**Problem details**. From the listing below, copy only the lines running from the line that contains "width is 1..32." to the line that contains "if (w_term_dn) begin", both included.

**Dataset excerpts**.
==> src/rtl/em_ttl_pkg.sv <==
// Shared definitions for the emulated TTL counter family: run/halt state,
// direction encoding and the WIDTH/MODULUS legality check.
package em_ttl_pkg;

    typedef enum logic {
        ST_RUN  = 1'b0,
        ST_HALT = 1'b1
    } state_e;

    localparam logic DIR_UP   = 1'b1;
    localparam logic DIR_DOWN = 1'b0;

    // A modulus is usable when it lies in 2..2^width and the width is 1..32.
    function automatic bit modulus_legal(input int width, input longint unsigned modulus);
        bit ok;
        ok = 1'b0;
        if (width >= 1 && width <= 32) begin
            ok = (modulus >= 64'd2) && (modulus <= (64'd1 << width));
        end
        return ok;
    endfunction

endpackage

==> src/rtl/em_mod_step.sv <==
// Combinational modulo step: next count value and wrap flag for one count
// step in the given direction. Comparisons are done one bit wider than the
// count so that MODULUS == 2^WIDTH needs no special case.
module em_mod_step
    import em_ttl_pkg::*;
#(
    parameter int              WIDTH   = 4,
    parameter longint unsigned MODULUS = 16
) (
    input  logic [WIDTH-1:0] count,
    input  logic             up,
    output logic [WIDTH-1:0] next,
    output logic             wrap
);

    localparam logic [WIDTH:0] MOD_EXT  = (WIDTH+1)'(MODULUS);
    localparam logic [WIDTH:0] LAST_EXT = MOD_EXT - (WIDTH+1)'(1);

    logic [WIDTH:0] w_cnt_ext;
    logic           w_term_up;
    logic           w_term_dn;

    assign w_cnt_ext = {1'b0, count};
    // Out-of-range values are terminal in both directions.
    assign w_term_up = (w_cnt_ext >= LAST_EXT);
    assign w_term_dn = (w_cnt_ext == '0) || (w_cnt_ext >= MOD_EXT);

    // Select the stepped value; terminal values wrap to the opposite end.
    always_comb begin
        next = '0;
        wrap = 1'b0;
        if (up == DIR_UP) begin
            if (w_term_up) begin
                next = '0;
                wrap = 1'b1;
            end else begin
                next = count + WIDTH'(1);
            end
        end else begin
            if (w_term_dn) begin
                next = LAST_EXT[WIDTH-1:0];
                wrap = 1'b1;
            end else begin
                next = count - WIDTH'(1);
            end
        end
    end

endmodule

==> src/rtl/em_counter_pn.sv <==
// Programmable up/down modulo counter with 74161-style cascade carry,
// one-shot halt mode and a registered terminal-count pulse.
module em_counter_pn
    import em_ttl_pkg::*;
#(
    parameter int              WIDTH   = 4,
    parameter longint unsigned MODULUS = 16
) (
    input  logic             clk,
    input  logic             clr,
    input  logic             nload,
    input  logic             ent,
    input  logic             enp,
    input  logic             up,
    input  logic             oneshot,
    input  logic [WIDTH-1:0] parallel_in,
    output logic [WIDTH-1:0] count,
    output logic             rco,
    output logic             tc_pulse,
    output logic             done
);

    generate
        if (!modulus_legal(WIDTH, MODULUS)) begin : g_bad_params
            $error("em_counter_pn: MODULUS must be 2..2^WIDTH and WIDTH 1..32");
        end
    endgenerate

    state_e           r_state;
    logic [WIDTH-1:0] r_count;
    logic             r_tc;

    logic [WIDTH-1:0] w_next;
    logic             w_wrap;
    logic             w_step;

    em_mod_step #(
        .WIDTH   (WIDTH),
        .MODULUS (MODULUS)
    ) u_step (
        .count (r_count),
        .up    (up),
        .next  (w_next),
        .wrap  (w_wrap)
    );

    assign w_step = ent & enp & (r_state == ST_RUN);

    // Count/state/pulse update with priority clr > load > count step.
    always_ff @(posedge clk) begin
        if (clr) begin
            r_count <= '0;
            r_state <= ST_RUN;
            r_tc    <= 1'b0;
        end else if (!nload) begin
            r_count <= parallel_in;
            r_state <= ST_RUN;
            r_tc    <= 1'b0;
        end else if (w_step) begin
            r_count <= w_next;
            r_tc    <= w_wrap;
            if (w_wrap && oneshot) begin
                r_state <= ST_HALT;
            end
        end else begin
            r_tc <= 1'b0;
        end
    end

    // The wrap flag of the step unit doubles as the terminal-value detect.
    assign rco      = ent & w_wrap;
    assign count    = r_count;
    assign tc_pulse = r_tc;
    assign done     = (r_state == ST_HALT);

endmodule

**Finished task**.
    // A modulus is usable when it lies in 2..2^width and the width is 1..32.
    function automatic bit modulus_legal(input int width, input longint unsigned modulus);
        bit ok;
        ok = 1'b0;
        if (width >= 1 && width <= 32) begin
            ok = (modulus >= 64'd2) && (modulus <= (64'd1 << width));
        end
        return ok;
    endfunction

endpackage

==> src/rtl/em_mod_step.sv <==
// Combinational modulo step: next count value and wrap flag for one count
// step in the given direction. Comparisons are done one bit wider than the
// count so that MODULUS == 2^WIDTH needs no special case.
module em_mod_step
    import em_ttl_pkg::*;
#(
    parameter int              WIDTH   = 4,
    parameter longint unsigned MODULUS = 16
) (
    input  logic [WIDTH-1:0] count,
    input  logic             up,
    output logic [WIDTH-1:0] next,
    output logic             wrap
);

    localparam logic [WIDTH:0] MOD_EXT  = (WIDTH+1)'(MODULUS);
    localparam logic [WIDTH:0] LAST_EXT = MOD_EXT - (WIDTH+1)'(1);

    logic [WIDTH:0] w_cnt_ext;
    logic           w_term_up;
    logic           w_term_dn;

    assign w_cnt_ext = {1'b0, count};
    // Out-of-range values are terminal in both directions.
    assign w_term_up = (w_cnt_ext >= LAST_EXT);
    assign w_term_dn = (w_cnt_ext == '0) || (w_cnt_ext >= MOD_EXT);

    // Select the stepped value; terminal values wrap to the opposite end.
    always_comb begin
        next = '0;
        wrap = 1'b0;
        if (up == DIR_UP) begin
            if (w_term_up) begin
                next = '0;
                wrap = 1'b1;
            end else begin
                next = count + WIDTH'(1);
            end
        end else begin
            if (w_term_dn) begin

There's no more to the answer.